On the first point. If we were to decribe the flow of artefacts from one country to another it would be from countries that are poor to countries that are rich. Elgin marbles aside, there may be many objects that the British or other Museums acquired by someone in the UK purchasing them from someone in the poorer country. Even if those transactions took place in a superficially voluntary free market, there is an element of coercion in the transaction. In the same way that someone desperate and without good credit might be forced to pawn valuable objects to tide them over a period with no income. We might be or have been complicit in making them poor - and thus more liable to part with the objects - by restricting who they trade with, or interfering in their politics. [Equally we could have helped them, of course].
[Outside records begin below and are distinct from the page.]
## config.mk

```make
export PLATFORM = sky130hd
export DESIGN_NAME = re_flow_pipe_ctrl_flat
export DESIGN_NICKNAME = d
export VERILOG_FILES = /design/src/rtl/re_flow_pipe_ctrl_if.sv /design/src/rtl/re_flow_pipe_ctrl.sv /design/src/flat_wrapper.sv
export SDC_FILE = /design/constraint.sdc
export NUM_CORES = 1
export LEC_CHECK = 0
export CAP_MARGIN = 20
export CORE_ASPECT_RATIO = 0.8
export CORE_MARGIN = 2
export CORE_UTILIZATION = 35
export CTS_BUF_LIST = sky130_fd_sc_hd__clkbuf_2 sky130_fd_sc_hd__clkbuf_4 sky130_fd_sc_hd__clkbuf_8
export DETAILED_ROUTE_END_ITERATION = 7
export SLEW_MARGIN = 20
export SYNTH_ARGS = -nofsm -noshare
export SYNTH_HDL_FRONTEND = slang
export SYNTH_SLANG_ARGS = --single-unit
```

## constraint.sdc

```tcl
create_clock -name clk -period 4.05 [get_ports clk]
set_input_delay 0.81 -clock clk [delete_from_list [all_inputs] [get_ports clk]]
set_output_delay 0.81 -clock clk [all_outputs]
set_load 0.05 [all_outputs]
```

## src/rtl/re_flow_pipe_ctrl_if.sv

```systemverilog
// Handshake bundle between the optical-flow pipeline controller and its
// upstream tensor source / downstream velocity sink.
interface re_flow_pipe_ctrl_if;
    logic in_valid;
    logic in_ready;
    logic out_valid;
    logic out_ready;
    logic out_last;

    modport master (
        output in_valid,
        input  in_ready,
        input  out_valid,
        output out_ready,
        input  out_last
    );

    modport slave (
        input  in_valid,
        output in_ready,
        output out_valid,
        input  out_ready,
        output out_last
    );
endinterface

```

## src/rtl/re_flow_pipe_ctrl.sv

```systemverilog
// Frame-level flow controller for a fixed-latency optical-flow pipeline:
// tracks valid beats through the pipe, counts pixels, stalls on backpressure.
module re_flow_pipe_ctrl #(
    parameter int PIPE_LATENCY = 142,
    parameter int CNT_WIDTH    = 20
) (
    input  logic                 clk,
    input  logic                 rst,
    input  logic                 start,
    input  logic [CNT_WIDTH-1:0] num_pixels,
    re_flow_pipe_ctrl_if.slave   flow,
    output logic                 pipe_en,
    output logic                 busy,
    output logic                 done
);

    typedef enum logic [1:0] {
        ST_IDLE  = 2'd0,
        ST_RUN   = 2'd1,
        ST_DRAIN = 2'd2
    } state_t;

    localparam logic [CNT_WIDTH-1:0]    CNT_ONE  = {{(CNT_WIDTH-1){1'b0}}, 1'b1};
    localparam logic [CNT_WIDTH-1:0]    CNT_ZERO = {CNT_WIDTH{1'b0}};
    localparam logic [PIPE_LATENCY-1:0] VLD_ONE  = {{(PIPE_LATENCY-1){1'b0}}, 1'b1};
    localparam logic [PIPE_LATENCY-1:0] VLD_ZERO = {PIPE_LATENCY{1'b0}};

    state_t                  state_r;
    state_t                  state_nxt_s;
    logic [PIPE_LATENCY-1:0] vld_r;
    logic [CNT_WIDTH-1:0]    in_cnt_r;
    logic [CNT_WIDTH-1:0]    out_cnt_r;
    logic [CNT_WIDTH-1:0]    count_r;
    logic                    done_r;
    logic                    done_nxt_s;

    logic busy_s;
    logic out_valid_s;
    logic pipe_en_s;
    logic in_ready_s;
    logic out_last_s;
    logic in_hs_s;
    logic out_hs_s;
    logic start_ok_s;

    // Handshake qualifiers; one stalled output freezes the entire pipe
    assign busy_s      = (state_r != ST_IDLE);
    assign out_valid_s = vld_r[PIPE_LATENCY-1];
    assign pipe_en_s   = busy_s && (!out_valid_s || flow.out_ready);
    assign in_ready_s  = (state_r == ST_RUN) && pipe_en_s && (in_cnt_r < count_r);
    assign out_last_s  = out_valid_s && (out_cnt_r == (count_r - CNT_ONE));
    assign in_hs_s     = flow.in_valid && in_ready_s;
    assign out_hs_s    = out_valid_s && flow.out_ready;
    assign start_ok_s  = (state_r == ST_IDLE) && start;

    assign flow.in_ready  = in_ready_s;
    assign flow.out_valid = out_valid_s;
    assign flow.out_last  = out_last_s;
    assign pipe_en        = pipe_en_s;
    assign busy           = busy_s;
    assign done           = done_r;

    // Next-state and completion-pulse decode
    always_comb begin
        state_nxt_s = state_r;
        done_nxt_s  = 1'b0;
        case (state_r)
            ST_IDLE: begin
                if (start && (num_pixels != CNT_ZERO)) begin
                    state_nxt_s = ST_RUN;
                end else if (start) begin
                    done_nxt_s  = 1'b1;
                end else begin
                    state_nxt_s = ST_IDLE;
                end
            end
            ST_RUN: begin
                if (in_hs_s && ((in_cnt_r + CNT_ONE) == count_r)) begin
                    state_nxt_s = ST_DRAIN;
                end else begin
                    state_nxt_s = ST_RUN;
                end
            end
            ST_DRAIN: begin
                if (out_hs_s && out_last_s) begin
                    state_nxt_s = ST_IDLE;
                    done_nxt_s  = 1'b1;
                end else begin
                    state_nxt_s = ST_DRAIN;
                end
            end
            default: begin
                state_nxt_s = ST_IDLE;
                done_nxt_s  = 1'b0;
            end
        endcase
    end

    // State, counters, valid shift register and done pulse
    always_ff @(posedge clk) begin
        if (rst) begin
            state_r   <= ST_IDLE;
            vld_r     <= VLD_ZERO;
            in_cnt_r  <= CNT_ZERO;
            out_cnt_r <= CNT_ZERO;
            count_r   <= CNT_ZERO;
            done_r    <= 1'b0;
        end else begin
            state_r <= state_nxt_s;
            done_r  <= done_nxt_s;
            if (start_ok_s) begin
                count_r   <= num_pixels;
                in_cnt_r  <= CNT_ZERO;
                out_cnt_r <= CNT_ZERO;
            end else begin
                if (in_hs_s) begin
                    in_cnt_r <= in_cnt_r + CNT_ONE;
                end
                if (out_hs_s) begin
                    out_cnt_r <= out_cnt_r + CNT_ONE;
                end
            end
            // Idle cycles with no accepted input still shift, leaving a bubble
            if (pipe_en_s) begin
                vld_r <= (vld_r << 1) | (in_hs_s ? VLD_ONE : VLD_ZERO);
            end
        end
    end

endmodule

```

## src/flat_wrapper.sv

```systemverilog
// flat-port wrapper written by rule: the top's interface ports become plain ports
module re_flow_pipe_ctrl_flat 
#(
    parameter int PIPE_LATENCY = 142,
    parameter int CNT_WIDTH    = 20
)
  (clk, rst, start, num_pixels, pipe_en, busy, done, flow_in_valid, flow_in_ready, flow_out_valid, flow_out_ready, flow_out_last);
  re_flow_pipe_ctrl_if flow_i ();
  input  logic clk;
  input  logic rst;
  input  logic start;
  input  logic [CNT_WIDTH-1:0] num_pixels;
  output logic pipe_en;
  output logic busy;
  output logic done;
  input wire logic [$bits(flow_i.in_valid)-1:0] flow_in_valid;
  output wire logic [$bits(flow_i.in_ready)-1:0] flow_in_ready;
  output wire logic [$bits(flow_i.out_valid)-1:0] flow_out_valid;
  input wire logic [$bits(flow_i.out_ready)-1:0] flow_out_ready;
  output wire logic [$bits(flow_i.out_last)-1:0] flow_out_last;
  assign flow_i.in_valid = flow_in_valid;
  assign flow_in_ready = flow_i.in_ready;
  assign flow_out_valid = flow_i.out_valid;
  assign flow_i.out_ready = flow_out_ready;
  assign flow_out_last = flow_i.out_last;
  re_flow_pipe_ctrl #(.PIPE_LATENCY(PIPE_LATENCY), .CNT_WIDTH(CNT_WIDTH)) u_core (.clk(clk), .rst(rst), .start(start), .num_pixels(num_pixels), .flow(flow_i), .pipe_en(pipe_en), .busy(busy), .done(done));
endmodule
```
On the argument about acting in others’ best interests on their behalf. This may have been part of the reason why many objects came to the UK. And it is quite possible that cultural objects survived better through the activity of this market, [or our theft], and custody. Views like this were no doubt partly contaminated by racist views about those from whom we took; but nevertheless may have been right as a forecast about what was best regarding preservation. This argument is unsustainable now in the case of Greece, obviously. And probably for almost all countries from whom we took or bought objects.
Nevertheless in principle we can think that if another country wanted objects returned to destroy them; or if objects in their posession were likely to be destroyed we could justify buying or expropriating them ourselves to preserve them for future generations of those countries. If there had been a way to remove the Buddhas of Bamiyan blown up by the Taleban in 2001 without risking too much life, I would have been for it. Unfortunately, there wasn’t. They were too big and it would have been too risking of life to attempt it and the destruction happened so quickly and without warning that it would not have been possible anyway.
I don’t know what we have in the UK that is of cultural signficance for the history of Afghanistan, but I would be in favour of not returning it if the expectation was that the current regime there would destroy it on the grounds that it conflicted with their desire to eradicate idolatrous cultural artefacts.
Added later, inspired by replies
I am reminded by some of those tweeting this post that the ‘Elgin marbles’ are more properly described as the Parthenon Sculptures - since that name locates their origin and not their theft. However, for this post I will stick to my name, and partly because I have been brainwashed into thinking that Elgin marbles are just that.
One argument for return that I did not mention above is just that they re-unify objects that were once together. The marbles were taken from the Parthenon, so they should return there. This argument prizes the historical integrity of objects. Things that were initiated together, installed together, should stay together.
I feel the same way. But it strikes me that this argument is a bit of a dead end. There is no way of making progress in the face of a counter art-historical movement that is in favour of mixing things up and seeing what that looks like. Indeed, some of the verbage around the value of the British museum, where the Elgin marbles are currently housed, and other similar locations, could be read as though placing weight on the argument that you gain something by mixing things up, through contrast, juxtaposition. This is too subjective. It is also easily abused. We just write a document describing the artistic/cultural value of juxtaposition and tell the Greeks no.